こころの不調や病気と妊娠・出産のガイド(一般の方向け)

布団ちゃん

突然こんにちは。布団ちゃん(木野内南)です。薬のことだけじゃなく、もっと幅広く、精神疾患の方が妊娠を考えるときにオススメな読み物があるので登場しました。
読み物って言っても書籍じゃなくて、Web上でタダで読めます。
しかも日本精神神経学会と日本産科婦人科学会が中心に作っている、安心して頼ることができるものです。

日本精神神経学会と日本産科婦人科学会は、両学会が協働で、「精神疾患を合併した、或いは合併の可能性のある妊産婦の診療ガイド:総論編」、「精神疾患を合併した、或いは合併の可能性のある妊産婦の診療ガイド:各論編」を医師向けに作りました。

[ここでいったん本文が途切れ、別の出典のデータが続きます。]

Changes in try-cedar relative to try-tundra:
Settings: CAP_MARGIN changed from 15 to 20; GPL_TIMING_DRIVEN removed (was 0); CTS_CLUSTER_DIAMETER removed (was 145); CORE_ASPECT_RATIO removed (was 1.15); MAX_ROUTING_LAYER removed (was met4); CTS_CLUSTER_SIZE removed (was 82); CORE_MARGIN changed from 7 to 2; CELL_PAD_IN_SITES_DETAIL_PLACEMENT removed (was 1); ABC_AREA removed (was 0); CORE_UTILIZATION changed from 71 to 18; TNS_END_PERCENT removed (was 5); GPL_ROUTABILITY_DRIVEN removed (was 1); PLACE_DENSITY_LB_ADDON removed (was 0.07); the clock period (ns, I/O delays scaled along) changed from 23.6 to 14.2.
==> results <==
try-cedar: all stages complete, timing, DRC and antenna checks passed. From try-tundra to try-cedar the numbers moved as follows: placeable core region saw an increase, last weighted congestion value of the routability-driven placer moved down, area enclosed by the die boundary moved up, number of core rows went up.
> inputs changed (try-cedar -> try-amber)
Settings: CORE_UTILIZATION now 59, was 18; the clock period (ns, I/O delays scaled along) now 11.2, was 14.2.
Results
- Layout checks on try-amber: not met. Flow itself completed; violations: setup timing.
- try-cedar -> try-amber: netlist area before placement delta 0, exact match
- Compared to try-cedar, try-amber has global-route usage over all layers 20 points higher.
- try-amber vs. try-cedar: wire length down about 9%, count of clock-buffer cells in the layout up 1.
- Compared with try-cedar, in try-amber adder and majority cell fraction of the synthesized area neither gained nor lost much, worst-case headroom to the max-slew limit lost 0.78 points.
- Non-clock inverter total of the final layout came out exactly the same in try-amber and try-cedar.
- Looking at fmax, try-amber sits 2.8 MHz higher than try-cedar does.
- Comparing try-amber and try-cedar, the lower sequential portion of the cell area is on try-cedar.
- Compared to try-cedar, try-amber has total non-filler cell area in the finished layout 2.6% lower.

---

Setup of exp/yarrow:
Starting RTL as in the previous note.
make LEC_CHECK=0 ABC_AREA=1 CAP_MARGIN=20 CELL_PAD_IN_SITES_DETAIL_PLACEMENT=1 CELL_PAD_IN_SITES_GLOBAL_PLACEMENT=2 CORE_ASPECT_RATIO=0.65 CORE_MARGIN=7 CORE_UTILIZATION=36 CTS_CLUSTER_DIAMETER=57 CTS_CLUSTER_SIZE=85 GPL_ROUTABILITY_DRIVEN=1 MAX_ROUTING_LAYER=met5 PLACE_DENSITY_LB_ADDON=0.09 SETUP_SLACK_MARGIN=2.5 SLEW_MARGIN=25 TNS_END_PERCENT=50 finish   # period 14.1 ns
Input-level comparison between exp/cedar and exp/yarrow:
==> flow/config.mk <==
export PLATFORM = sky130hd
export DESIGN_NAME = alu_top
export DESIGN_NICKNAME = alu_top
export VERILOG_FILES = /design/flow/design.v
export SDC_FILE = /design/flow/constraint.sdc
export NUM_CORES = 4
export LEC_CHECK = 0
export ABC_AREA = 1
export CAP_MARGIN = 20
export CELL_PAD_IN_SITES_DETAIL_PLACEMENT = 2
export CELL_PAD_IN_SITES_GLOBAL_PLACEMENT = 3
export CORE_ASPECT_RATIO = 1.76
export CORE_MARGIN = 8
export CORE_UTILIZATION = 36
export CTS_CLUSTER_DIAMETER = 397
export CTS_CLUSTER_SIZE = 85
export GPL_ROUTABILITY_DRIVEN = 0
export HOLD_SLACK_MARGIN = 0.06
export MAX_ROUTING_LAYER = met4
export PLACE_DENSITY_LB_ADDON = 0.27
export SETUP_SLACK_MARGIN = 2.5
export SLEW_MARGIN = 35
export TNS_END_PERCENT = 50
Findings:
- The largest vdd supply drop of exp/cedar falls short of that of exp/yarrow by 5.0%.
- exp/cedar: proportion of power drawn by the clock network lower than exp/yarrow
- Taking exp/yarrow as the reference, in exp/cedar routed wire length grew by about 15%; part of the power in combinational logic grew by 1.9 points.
$ cat flow/config.mk
export PLATFORM = sky130hd
export DESIGN_NAME = float_adder
export DESIGN_NICKNAME = float_adder
export VERILOG_FILES = /design/flow/design.v
export SDC_FILE = /design/flow/constraint.sdc
export NUM_CORES = 4
export LEC_CHECK = 0
export CAP_MARGIN = 5
export CELL_PAD_IN_SITES_DETAIL_PLACEMENT = 1
export CELL_PAD_IN_SITES_GLOBAL_PLACEMENT = 0
export CORE_ASPECT_RATIO = 0.78
export CORE_MARGIN = 6
export CORE_UTILIZATION = 65
export CTS_CLUSTER_DIAMETER = 310
export CTS_CLUSTER_SIZE = 54
export MIN_ROUTING_LAYER = met2
export SETUP_SLACK_MARGIN = 0.69
export SLEW_MARGIN = 20
$ cat flow/run.sh
#!/bin/bash
# the make line also repeats each setting of config.mk as NAME=value (left out here)
make -C /OpenROAD-flow-scripts/flow DESIGN_CONFIG=/design/flow/config.mk WORK_HOME=/design/flow/orfs CLKGATE_MAP_FILE= finish
Setup of old:
// synchro
module synchro(
	input i_clk,
	input i_rst,
	input i_write,
	input[7:0] i_char,
	output o_full,
	output o_check,
	output[14 - 1:0] o_deg
	);
Size: roughly 380 flip-flops, ~27 I/O pins.
clock: 4.82 ns
lec_check: 0
abc_area: 0
cap_margin: 15
cell_pad_in_sites_global_placement: 0
core_aspect_ratio: 1.1
core_margin: 2
core_utilization: 72
cts_cluster_diameter: 25
cts_cluster_size: 40
gpl_timing_driven: 1
min_routing_layer: met1
place_density_lb_addon: 0.0
setup_slack_margin: 1.24
slew_margin: 0
tns_end_percent: 5
run.sh (not shown) runs the stock make flow with config.mk's settings and CLKGATE_MAP_FILE=.
old had finished all stages when the layout checks came back failing, citing setup timing.
==> garnet <==
## PCPU
module PCPU(
	input clock,
	input enable,
	input reset,
	input start,
	input [15:0] d_datain,
	input [15:0] i_datain,
	input [3:0] select_y,
	output wire [7:0] d_addr,
	output wire [15:0] d_dataout,
	output wire d_we,
	output wire [7:0] i_addr,
	output reg [15:0] y
);
export LEC_CHECK = 0
export CAP_MARGIN = 20
export CELL_PAD_IN_SITES_DETAIL_PLACEMENT = 0
export CELL_PAD_IN_SITES_GLOBAL_PLACEMENT = 0
export CORE_ASPECT_RATIO = 1.19
export CORE_MARGIN = 2
export CORE_UTILIZATION = 61
export CTS_CLUSTER_SIZE = 44
export GPL_ROUTABILITY_DRIVEN = 0
export GPL_TIMING_DRIVEN = 1
export HOLD_SLACK_MARGIN = 0.13
export MAX_ROUTING_LAYER = met4
export PLACE_DENSITY_LB_ADDON = 0.01
export SETUP_SLACK_MARGIN = 0.52
export SLEW_MARGIN = 5
create_clock -name core_clock -period 1.77 [get_ports {clock}]
run.sh (not shown) runs the stock make flow with config.mk's settings and CLKGATE_MAP_FILE=.
==> inputs of pepper, as changes to garnet <==
ABC_AREA = 1   (was unset)
CELL_PAD_IN_SITES_DETAIL_PLACEMENT = 2   (was 0)
CELL_PAD_IN_SITES_GLOBAL_PLACEMENT = 2   (was 0)
CORE_ASPECT_RATIO = 1.75   (was 1.19)
CORE_UTILIZATION = 59   (was 61)
CTS_CLUSTER_SIZE = unset   (was 44)
GPL_ROUTABILITY_DRIVEN = unset   (was 0)
GPL_TIMING_DRIVEN = 0   (was 1)
HOLD_SLACK_MARGIN = unset   (was 0.13)
MAX_ROUTING_LAYER = unset   (was met4)
PLACE_DENSITY_LB_ADDON = unset   (was 0.01)
SETUP_SLACK_MARGIN = 0.82   (was 0.52)
SLEW_MARGIN = 20   (was 5)
==> flow/constraint.sdc (replaced) <==
create_clock -name core_clock -period 3.22 [get_ports {clock}]
set_input_delay 0.6440 -clock core_clock [delete_from_list [all_inputs] [get_ports {clock}]]
set_output_delay 0.6440 -clock core_clock [all_outputs]
set_load 0.01 [all_outputs]
==> inputs of harbor, as changes to garnet <==
CELL_PAD_IN_SITES_DETAIL_PLACEMENT = unset   (was 0)
CELL_PAD_IN_SITES_GLOBAL_PLACEMENT = unset   (was 0)
CORE_ASPECT_RATIO = unset   (was 1.19)
CORE_UTILIZATION = 40   (was 61)
CTS_CLUSTER_SIZE = unset   (was 44)
GPL_ROUTABILITY_DRIVEN = unset   (was 0)
GPL_TIMING_DRIVEN = unset   (was 1)
HOLD_SLACK_MARGIN = unset   (was 0.13)
MAX_ROUTING_LAYER = unset   (was met4)
PLACE_DENSITY_LB_ADDON = unset   (was 0.01)
SETUP_SLACK_MARGIN = unset   (was 0.52)
SLEW_MARGIN = 20   (was 5)
==> flow/constraint.sdc (replaced) <==
create_clock -name core_clock -period 5.23 [get_ports {clock}]
set_input_delay 1.0460 -clock core_clock [delete_from_list [all_inputs] [get_ports {clock}]]
set_output_delay 1.0460 -clock core_clock [all_outputs]
set_load 0.01 [all_outputs]
==> results <==
                                                                             pepper                  garnet                   harbor
Result of the run                                             stopped before the end  stopped before the end  complete, no violations
Failing step                                            global placement without I/O          global routing                        -
Core Footprint                                                          42,400 sq um            41,900 sq um             63,300 sq um
Number of cell instances after yosys synthesis                                 3,950                   3,175                    3,175
Share of the core filled by cells before placement                             59.6%                   61.5%                    40.6%
Clock tree buffer depth                                                            -                       3                        3
Netlist area before placement                                           25,300 sq um            25,700 sq um             25,700 sq um
Clock sink count                                                                   -                     277                      277
Post-Syn Instances                                                             3,950                   3,175                    3,175
Placed instance area                                                               -            36,000 sq um             27,900 sq um
Number of ports placed on the die boundary                                         -                      89                       89
Detailed Place HPWL                                                                -              103,000 um                98,100 um
Resize count post-CTS                                                              -                     670                        0
Hold Buf Count CTS                                                                 -                       1                        0
Number of buffers inserted during clock tree synthesis                             -                      29                       34
Worst slack, placed                                                                -                -2.10 ns                 0.425 ns
Die X-Extent                                                                  160 um                  192 um                   258 um
Max H-tree Level                                                                   -                       1                        2
Area reported by Yosys stat                                             25,300 sq um            25,700 sq um             25,700 sq um
Number of cells after detailed placement                                           -                   4,627                    4,001
Synth Net Count                                                                4,045                   3,270                    3,270
Number of setup buffers added after CTS                                            -                     129                        0
## lane 1
Design cfs_aligner, start of the top module:
  module cfs_aligner#(
    parameter ALGN_DATA_WIDTH = 32,
    parameter FIFO_DEPTH      = 8,
    localparam int unsigned APB_ADDR_WIDTH    = 16,
    localparam int unsigned APB_DATA_WIDTH    = 32,
    localparam int unsigned ALGN_OFFSET_WIDTH = ALGN_DATA_WIDTH <= 8 ? 1 : $clog2(ALGN_DATA_WIDTH/8),
    localparam int unsigned ALGN_SIZE_WIDTH   = $clog2(ALGN_DATA_WIDTH/8)+1
  ) (
    input wire clk,
    input wire reset_n,
    input wire[APB_ADDR_WIDTH-1:0]    paddr,
    input wire                        pwrite,
    input wire                        psel,
    input wire                        penable,
    input wire[APB_DATA_WIDTH-1:0]    pwdata,
    output wire                       pready,
    output reg[APB_DATA_WIDTH-1:0]    prdata,
    output reg                        pslverr,
    input                             md_rx_valid,
    input[ALGN_DATA_WIDTH-1:0]        md_rx_data,
    input[ALGN_OFFSET_WIDTH-1:0]      md_rx_offset,
    input[ALGN_SIZE_WIDTH-1:0]        md_rx_size,
    output reg                        md_rx_ready,
    output reg                        md_rx_err,
    output reg                        md_tx_valid,
    output reg[ALGN_DATA_WIDTH-1:0]   md_tx_data,
    output reg[ALGN_OFFSET_WIDTH-1:0] md_tx_offset,
    output reg[ALGN_SIZE_WIDTH-1:0]   md_tx_size,
    input                             md_tx_ready,
    input                             md_tx_err,
    output reg                        irq
  );
For scale: ~170 I/O pins, ~35,000 µm² of cells after synthesis.
make LEC_CHECK=0 CAP_MARGIN=15 CORE_MARGIN=2 CORE_UTILIZATION=72 CTS_CLUSTER_DIAMETER=52 CTS_CLUSTER_SIZE=40 HOLD_SLACK_MARGIN=-0.05 PLACE_DENSITY=0.66 SETUP_SLACK_MARGIN=1.39 SLEW_MARGIN=20 finish   # period 4.81 ns
run.sh (not shown) runs the stock make flow with config.mk's settings and CLKGATE_MAP_FILE=.
| lane 1 | all stages done | FAIL | negative setup slack |
alpha:
==> flow/design.v (excerpt) <==
module triangle(clk, reset, nt, xi, yi, busy, po, xo, yo);
input        clk, reset, nt;
input  [2:0] xi, yi;
output       busy, po;
output [2:0] xo, yo;
reg busy, po;
reg [4:0] state, next_state;  
reg [6:0] x_cor[0:2];         
reg [6:0] y_cor[0:2];         
reg [1:0] s0_count;           
reg s1_count;                 
reg s2_count;                 
reg s7_count;                 
reg [4:0] horiz;              
reg [3:0] out_count;          
reg signed [8:0] a[0:1];      
reg signed [8:0] b[0:1];      
reg signed [8:0] c[0:1];      
reg [3:0] ep, save_ep;        
reg signed [7:0] value;       
reg [1:0] o_idx;              
reg [2:0] xo, yo;             
reg loc;                      
reg [3:0] start;              
parameter s0=5'd0,s1=5'd1,s2=5'd2,s3=5'd3,s4=5'd4,s5=5'd5,s6=5'd6,s7=5'd7;
integer i,j;
always @(posedge clk or posedge reset)begin
    if(reset) state<=s0;
    else state<=next_state;
end
always @(*)begin
    case(state)
        s0:next_state=(s0_count==2'd3)?s1:s0;
        s1:next_state=(s1_count==1'b1)?s2:s1;
        s2:next_state=(out_count==y_cor[0]||out_count==y_cor[1]||out_count==y_cor[2])?s5:((s2_count==1'b1)?((value==8'd0)?s5:((value[7]==1'b0)?s3:s4)):s2);
        s3:next_state=(o_idx==2'd2)?s5:s2;
        s4:next_state=(o_idx==2'd1)?s5:s2;
  ...
Settings: LEC_CHECK=0, ABC_AREA=1, CAP_MARGIN=20, CORE_ASPECT_RATIO=1.42, CORE_MARGIN=2, CORE_UTILIZATION=72, CTS_CLUSTER_DIAMETER=366, CTS_CLUSTER_SIZE=10, SLEW_MARGIN=20, TNS_END_PERCENT=5; clock period 1.2 ns.
run.sh (not shown) runs the stock make flow with config.mk's settings and CLKGATE_MAP_FILE=.
alpha got as far as 5_1_grt, where a tool error ended the run.
===== flow/run.sh =====
#!/bin/bash
# the make line also repeats each setting of config.mk as NAME=value (left out here)
make -C /OpenROAD-flow-scripts/flow DESIGN_CONFIG=/design/flow/config.mk WORK_HOME=/design/flow/orfs CLKGATE_MAP_FILE= finish

===== flow/config.mk =====
export PLATFORM = sky130hd
export DESIGN_NAME = mipse
export DESIGN_NICKNAME = mipse
export VERILOG_FILES = /design/flow/design.v
export SDC_FILE = /design/flow/constraint.sdc
export NUM_CORES = 4
export LEC_CHECK = 0
export CAP_MARGIN = 20
export CORE_MARGIN = 2
export CORE_UTILIZATION = 72
export CTS_CLUSTER_DIAMETER = 358
export CTS_CLUSTER_SIZE = 37
export PLACE_DENSITY_LB_ADDON = 0.28
export SETUP_SLACK_MARGIN = -0.6
export SLEW_MARGIN = 20
export TNS_END_PERCENT = 5

===== flow/constraint.sdc =====
create_clock -name core_clock -period 8.13 [get_ports {clk}]
set_input_delay 1.6260 -clock core_clock [delete_from_list [all_inputs] [get_ports {clk}]]
set_output_delay 1.6260 -clock core_clock [all_outputs]
set_load 0.01 [all_outputs]

===== flow/design.v =====
module alu (
  input [32-1:0] a, b, 
  input [6-1:0] s,
  output [32-1:0] y,
  output zero );
  assign y = s==6'b100000 ? a+b:
	  s==6'b100010 ? a-b:
	  s==6'b100100 ? a & b:
	  s==6'b100101 ? a | b:
	  s==6'b100110 ? a ^ b:
	  s==6'b100111 ? ~ (a | b):
	  b;
  assign zero = (y == 32'b0);
endmodule
module rfile (
 input clk,
 input [5-1:0] a1, a2, a3,
 output [32-1:0] rd1, rd2,
 input [32-1:0] wd3,
 input we3);
	reg [32-1:0] rf[0:32-1];
	assign rd1 = |a1 == 0 ? 0 : rf[a1];
	assign rd2 = |a2 == 0 ? 0 : rf[a2];
	always @(negedge clk) 
		if(we3) rf[a3] <= wd3;
endmodule
module mipse(
input clk, rst_n,
input [32-1:0] instr,
input [32-1:0] readdata,
output reg [32-1:0] pc,
output [32-1:0] aluout,
output [32-1:0] writedata,
output memwrite);
reg [32-1:0] pcplus4D ;
wire [32-1:0] pcplus4F ;
wire [32-1:0] pcbranchD ;
reg [32-1:0] instrD ;
wire stall;
wire btakenD;
assign pcplus4F = pc + 4;
always @(posedge clk or negedge rst_n)
begin 
   if(!rst_n) instrD <= 0;
   else if(!stall) instrD <= instr;
end
always @(posedge clk or negedge rst_n)
begin 
   if(!rst_n) pcplus4D <= 0;
   else if(!stall) pcplus4D <= pcplus4F;
end
always @(posedge clk or negedge rst_n)
begin 
   if(!rst_n) pc <= 0;
   else if(!stall & btakenD)
     pc <= pcbranchD;
   else if(!stall)
     pc <= pcplus4F;
end
wire [5-1:0] rsD, rdD, rtD, cadrW;
wire [6-1:0] opcodeD;
wire [5-1:0] shamtD;
wire [6-1:0] funcD;
wire sw_opD, addi_opD, lw_opD, alu_opD;
wire lui_opD, ori_opD, beq_opD, bne_opD, branchD;
wire grade_opD;
wire regwriteD, memtoregD;
wire [6-1:0] alucomD;
wire [16-1:0] immD;
reg [5-1:0] writeregW;
wire [32-1:0] rd1D, rd2D, rd1fD, rd2fD;
wire memwriteD;
wire slti_opD;
reg [5-1:0] rsE, rtE, rdE;
wire [32-1:0] signimmD;
reg [32-1:0] signimmE, rd1E, rd2E;
wire [32-1:0] resultW;
reg [6-1:0] alucomE;
reg regwriteE, memtoregE, alusrcE, regdstE;
reg memtoregM;
reg memwriteE;
reg regwriteW;
reg [5-1:0] writeregM;
reg regwriteM;
reg [32-1:0] aluoutM;
wire mult_opD;
reg mult_opE;
wire [32-1:0] multoutE;
reg grade_opE;
wire [2:0] gradeoutE;
reg slti_opE;
wire [5-1:0] writeregE;
wire lwstall, branchstall;
assign {opcodeD, rsD, rtD, rdD, shamtD, funcD} = instrD;
assign immD = instrD[16-1:0];
assign sw_opD = (opcodeD == 6'b101011);
assign lw_opD = (opcodeD == 6'b100011);
assign alu_opD = (opcodeD == 6'b000000) & (
		(funcD[5:3] == 3'b100)|(funcD == 6'b011000) );
assign mult_opD = (opcodeD == 6'b000000) & (funcD == 6'b011000);
assign addi_opD = (opcodeD == 6'b001000);
assign ori_opD = (opcodeD == 6'b001101);
assign lui_opD = (opcodeD == 6'b001111);
assign grade_opD = (opcodeD == 6'b101100);
assign slti_opD = (opcodeD == 6'b001010);
assign beq_opD = (opcodeD == 6'b000100);
assign bne_opD = (opcodeD == 6'b000101);
assign branchD = beq_opD | bne_opD;
assign memwriteD = sw_opD | grade_opD;
rfile rfile_1(.clk(clk), .rd1(rd1D), .a1(rsD), .rd2(rd2D), .a2(rtD),
    .wd3(resultW), .a3(writeregW), .we3(regwriteW));
assign alucomD = (addi_opD|lw_opD|sw_opD|grade_opD) ?
		6'b100000: ori_opD ? 6'b100101:
		(lui_opD) ? 6'b000001: (slti_opD) ? 6'b100010: funcD;
assign regwriteD = lw_opD | alu_opD | lui_opD | addi_opD | ori_opD | slti_opD ;
assign memtoregD = lw_opD ;
assign lwstall = ( (rsD == rtE) | (rtD == rtE) ) & memtoregE ;
assign branchstall = (branchD & regwriteE & (writeregE == rsD | writeregE == rtD)) |
				(branchD & memtoregM & (writeregM == rsD | writeregM == rtD)) ;
assign stall = lwstall | branchstall;
assign rd1fD = (rsD !=0) & (rsD == writeregM) & regwriteM  ? aluoutM: rd1D ;
assign rd2fD = (rtD !=0) & (rtD == writeregM) & regwriteM  ? aluoutM: rd2D ;
assign btakenD = beq_opD & (rd1fD == rd2fD) | bne_opD & (rd1fD != rd2fD);
assign signimmD = ori_opD ?  {16'b0,immD} :
				lui_opD ? {immD, 16'b0} :
				{{16{immD[15]}},immD} ;
assign pcbranchD = pcplus4D + {signimmD[29:0],2'b00};
always @(posedge clk) begin
  if(!stall) begin
	slti_opE <= slti_opD;
	grade_opE <= grade_opD;
	mult_opE <= mult_opD;
	rd1E <= rd1fD;
	rd2E <= rd2fD;
	signimmE <= signimmD;
	alucomE <= alucomD;
	alusrcE <= ~alu_opD;
	regdstE <= alu_opD;  end
end
always @(posedge clk or negedge rst_n) begin
	if(!rst_n) begin
		rsE <= 0;
		rtE <= 0;
		rdE <= 0;
		memtoregE <= 0;
		regwriteE <= 0;
		memwriteE <= 0; end
	else if(stall) begin
		rsE <= 0;
		rtE <= 0;
		rdE <= 0;
		memtoregE <= 0;
		regwriteE <= 0;
		memwriteE <= 0; end
	else begin
		rsE <= rsD;
		rtE <= rtD;
		rdE <= rdD;
		memtoregE <= memtoregD;
		regwriteE <= regwriteD;
		memwriteE <= memwriteD; end
end
wire [32-1:0] srcaE, writedataE, srcbE, aluoutE;
reg [32-1:0] writedataM;
reg memwriteM;
assign srcaE = regwriteM & rsE!=0 & writeregM == rsE  ? aluoutM :
				regwriteW & rsE!=0 & writeregW == rsE ? resultW : rd1E;
assign writedataE = regwriteM & rtE!=0 & writeregM == rtE ? aluoutM :
				regwriteW & rtE!=0 & writeregW == rtE ? resultW : rd2E;
assign srcbE = alusrcE ? signimmE : writedataE;
assign writeregE = regdstE ? rdE: rtE;
assign multoutE = srcaE * srcbE;
assign gradeoutE =
	(writedataE >= 85) ? 5:
	(writedataE < 85 && writedataE >= 60) ? 4:
	(writedataE < 60 && writedataE >= 40) ? 3:
	(writedataE < 40 && writedataE >= 10) ? 2:
	1;
alu alu_1(.a(srcaE), .b(srcbE), .s(alucomE), .y(aluoutE));
always @(posedge clk) begin
	if(slti_opE) aluoutM <= {31'b0,aluoutE[31]};
	else if(mult_opE) aluoutM <= multoutE;
	else aluoutM <= aluoutE;
		memtoregM <= memtoregE;
	if(grade_opE) writedataM <= {{(32-3){1'b0}}, gradeoutE};
	else writedataM <= writedataE;
		writeregM <= writeregE;
end
always @(posedge clk or negedge rst_n) begin
	if(!rst_n) begin
		regwriteM <= 0;
		memwriteM <= 0; end
	else begin
		regwriteM <= regwriteE;
		memwriteM <= memwriteE; end
end
reg [32-1:0] readdataW, aluoutW;
reg memtoregW;
assign aluout = aluoutM;
assign writedata = writedataM;
assign memwrite = memwriteM;
always @(posedge clk) begin
	readdataW <= readdata;
	aluoutW <= aluoutM;
	memtoregW <= memtoregM;
	writeregW <= writeregM;
end
always @(posedge clk or negedge rst_n) begin
	if(!rst_n) 
		regwriteW <= 0;
	else 
		regwriteW <= regwriteM;
end
assign resultW = memtoregW ? readdataW: aluoutW;
endmodule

これらのガイドは医師向けなので難しいこともいっぱい書いてありました。

それを当事者やご家族などに向け、分かりやすく噛み砕いた「こころの不調や病気と妊娠・出産のガイド(一般の方むけ)」としてPDF版とWeb版を出してくれたのです。
しかもその執筆者には、精神疾患の当事者も含んでおり、当事者と専門家とが色々と話し合って作っていったと聞いています。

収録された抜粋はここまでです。